Siria, esecuzioni sommarie dei seguaci di Assad

Damasco, 11 Dicembre 2024 – Continua la guerra civile in Siria dopo la caduta del regime di Bashar Assad e la sua fuga verso un porto sicuro. I ribelli dopo aver distrutto e abbattuto diverse statue che rappresentano il presidente, hanno deciso di concentrarsi sugli aguzzini del rais. Li hanno prelevati dalle proprie abitazioni e nascondigli per poi trascinare quelli che una volta erano i mukhabarat, (agenti repressione governativa), in strada e giustiziarli con raffiche di mitra e colpi di pistola alla tempia.

 

Questo è quanto accaduto a Idlib, Hama, Homs, Damasco e Latakia roccaforte degli alawiti, molto vicini al regime di Assad. Altri esponenti hanno fatto una fine peggiore: legati e trascinati per le strade mentre la folla inferocita li prendeva a calci.

La furia dei ribelli

Diverse le foto e i video della situazione siriana: oltre quelli del bunker sotto l’abitazione del rais, altri mostrano diverse foto del deposto dittatore messe come un tappeto da calpestare davanti l’ingresso del tribunale in segno di sfregio e in molti segnalano linciaggi e esecuzioni in diverse parti della Siria ma sembra che chi ha preso adesso il controllo voglia le teste dei vertici del regime. tramite una nota infatti si dicono pronti a offrire “ricompense a chiunque fornisca informazioni sugli alti ufficiali dell’esercito e della sicurezza coinvolti in crimini di guerra”. Contestualmente il premier incaricato Muhammad Bashir, ha promesso che il suo nuovo Governo «scioglierà i servizi di sicurezza» del dissolto regime.
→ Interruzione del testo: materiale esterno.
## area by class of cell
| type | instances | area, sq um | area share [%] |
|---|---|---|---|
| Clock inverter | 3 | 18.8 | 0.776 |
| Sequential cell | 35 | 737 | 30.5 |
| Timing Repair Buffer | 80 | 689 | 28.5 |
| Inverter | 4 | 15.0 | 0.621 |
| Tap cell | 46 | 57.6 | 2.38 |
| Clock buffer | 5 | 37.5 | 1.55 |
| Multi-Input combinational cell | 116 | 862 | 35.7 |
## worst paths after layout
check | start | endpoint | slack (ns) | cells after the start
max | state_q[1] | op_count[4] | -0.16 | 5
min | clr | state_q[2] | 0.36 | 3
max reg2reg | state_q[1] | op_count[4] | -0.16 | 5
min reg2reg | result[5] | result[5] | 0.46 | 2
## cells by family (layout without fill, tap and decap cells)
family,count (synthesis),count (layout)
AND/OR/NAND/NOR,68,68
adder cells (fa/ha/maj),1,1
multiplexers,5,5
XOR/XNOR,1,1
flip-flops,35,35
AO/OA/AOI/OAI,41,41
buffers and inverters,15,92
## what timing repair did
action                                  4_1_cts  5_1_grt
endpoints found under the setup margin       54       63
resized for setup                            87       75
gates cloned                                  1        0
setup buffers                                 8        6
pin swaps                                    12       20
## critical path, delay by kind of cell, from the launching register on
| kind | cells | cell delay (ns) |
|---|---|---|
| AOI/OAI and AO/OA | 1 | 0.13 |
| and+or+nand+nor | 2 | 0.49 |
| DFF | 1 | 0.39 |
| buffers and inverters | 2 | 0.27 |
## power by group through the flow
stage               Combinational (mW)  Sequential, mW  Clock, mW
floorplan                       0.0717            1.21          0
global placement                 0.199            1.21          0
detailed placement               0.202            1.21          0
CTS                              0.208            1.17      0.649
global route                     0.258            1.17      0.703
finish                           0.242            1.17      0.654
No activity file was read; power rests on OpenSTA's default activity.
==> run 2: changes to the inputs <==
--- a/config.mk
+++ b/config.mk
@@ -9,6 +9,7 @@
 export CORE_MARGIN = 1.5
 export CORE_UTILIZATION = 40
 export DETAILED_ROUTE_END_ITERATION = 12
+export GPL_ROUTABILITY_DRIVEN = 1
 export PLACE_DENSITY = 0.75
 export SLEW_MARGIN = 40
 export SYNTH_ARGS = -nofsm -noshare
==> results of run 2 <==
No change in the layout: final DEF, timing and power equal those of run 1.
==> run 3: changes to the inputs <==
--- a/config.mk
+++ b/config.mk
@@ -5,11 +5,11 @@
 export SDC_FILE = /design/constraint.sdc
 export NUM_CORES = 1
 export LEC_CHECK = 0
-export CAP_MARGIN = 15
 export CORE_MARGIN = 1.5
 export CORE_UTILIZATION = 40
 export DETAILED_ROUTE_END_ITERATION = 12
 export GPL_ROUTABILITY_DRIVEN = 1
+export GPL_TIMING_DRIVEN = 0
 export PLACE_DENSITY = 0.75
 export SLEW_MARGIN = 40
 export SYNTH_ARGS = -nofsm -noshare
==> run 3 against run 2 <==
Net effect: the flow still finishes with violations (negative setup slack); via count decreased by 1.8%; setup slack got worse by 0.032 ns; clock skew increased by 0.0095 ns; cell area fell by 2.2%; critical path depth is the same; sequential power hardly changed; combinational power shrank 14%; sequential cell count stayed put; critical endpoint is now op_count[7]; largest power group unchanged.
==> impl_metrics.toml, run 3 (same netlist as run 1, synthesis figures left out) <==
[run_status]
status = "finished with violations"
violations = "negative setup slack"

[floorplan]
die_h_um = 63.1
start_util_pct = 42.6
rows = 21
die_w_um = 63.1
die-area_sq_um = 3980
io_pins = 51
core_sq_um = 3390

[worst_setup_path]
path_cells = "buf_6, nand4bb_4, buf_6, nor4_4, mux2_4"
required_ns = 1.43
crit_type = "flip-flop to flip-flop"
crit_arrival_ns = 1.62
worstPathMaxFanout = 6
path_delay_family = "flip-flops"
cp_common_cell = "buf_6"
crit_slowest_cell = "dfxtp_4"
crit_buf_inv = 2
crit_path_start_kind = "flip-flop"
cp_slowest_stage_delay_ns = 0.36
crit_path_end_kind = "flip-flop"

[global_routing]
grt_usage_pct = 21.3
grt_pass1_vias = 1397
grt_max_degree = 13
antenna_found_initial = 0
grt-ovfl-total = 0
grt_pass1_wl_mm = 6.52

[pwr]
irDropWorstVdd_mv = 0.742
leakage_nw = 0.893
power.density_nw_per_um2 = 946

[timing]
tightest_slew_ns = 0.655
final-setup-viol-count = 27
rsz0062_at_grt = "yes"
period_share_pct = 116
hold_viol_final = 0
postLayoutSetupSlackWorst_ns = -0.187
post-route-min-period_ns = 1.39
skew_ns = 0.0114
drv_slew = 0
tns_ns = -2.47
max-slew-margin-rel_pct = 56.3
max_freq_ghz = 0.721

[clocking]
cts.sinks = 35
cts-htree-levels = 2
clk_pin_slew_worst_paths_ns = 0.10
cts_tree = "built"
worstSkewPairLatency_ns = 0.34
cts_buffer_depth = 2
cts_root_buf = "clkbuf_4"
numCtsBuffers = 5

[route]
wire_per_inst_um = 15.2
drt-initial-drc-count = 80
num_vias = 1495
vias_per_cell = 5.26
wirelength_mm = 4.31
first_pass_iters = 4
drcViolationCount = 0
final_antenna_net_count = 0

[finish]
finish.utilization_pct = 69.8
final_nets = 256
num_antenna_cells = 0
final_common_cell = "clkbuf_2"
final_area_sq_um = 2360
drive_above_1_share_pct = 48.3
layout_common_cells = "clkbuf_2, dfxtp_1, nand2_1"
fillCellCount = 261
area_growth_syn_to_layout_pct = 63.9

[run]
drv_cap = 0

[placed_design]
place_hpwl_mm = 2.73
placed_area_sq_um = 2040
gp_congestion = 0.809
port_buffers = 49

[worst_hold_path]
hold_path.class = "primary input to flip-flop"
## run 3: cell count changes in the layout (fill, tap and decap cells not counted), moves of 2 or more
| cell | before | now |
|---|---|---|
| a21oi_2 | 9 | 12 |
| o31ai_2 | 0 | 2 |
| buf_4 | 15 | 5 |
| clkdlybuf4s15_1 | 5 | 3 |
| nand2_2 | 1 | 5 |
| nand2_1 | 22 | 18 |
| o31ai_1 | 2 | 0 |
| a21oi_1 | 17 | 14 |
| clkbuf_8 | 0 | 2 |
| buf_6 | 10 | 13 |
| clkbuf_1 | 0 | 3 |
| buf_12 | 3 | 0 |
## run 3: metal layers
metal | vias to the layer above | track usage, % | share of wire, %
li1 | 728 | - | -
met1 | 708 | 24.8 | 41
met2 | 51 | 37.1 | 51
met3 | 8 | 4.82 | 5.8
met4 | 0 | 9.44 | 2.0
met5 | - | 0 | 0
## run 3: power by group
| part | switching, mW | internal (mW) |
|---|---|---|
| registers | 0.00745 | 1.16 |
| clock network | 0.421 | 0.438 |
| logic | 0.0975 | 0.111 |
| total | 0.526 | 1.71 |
Jolani: «Il Paese non è pronto per un’altra guerra e non ci entrerà»

Mentre ieri si era tenuta la riunione straordinaria del Consiglio delle Nazioni Unite su quanto sta accadendo in Siria e su come intervenire per evitare il degenerare della situazione, il leader di Hayat Tahrir al Sham, Abu Mohammed al Jolani, intervistato da Sky News, si è rivolto alla comunità internazionale affermando che questa «non deve temere la Siria dopo il rovesciamento del regime di Bashar Al Assad», sottolineando che «questi timori, queste paure sono causate dal regime, ma sono inutili ora. Adesso il Paese sta andando verso lo sviluppo e la ricostruzione. Sta andando verso la stabilità. La gente è esausta per la guerra. Quindi il Paese non è pronto per un’altra guerra e non ci entrerà».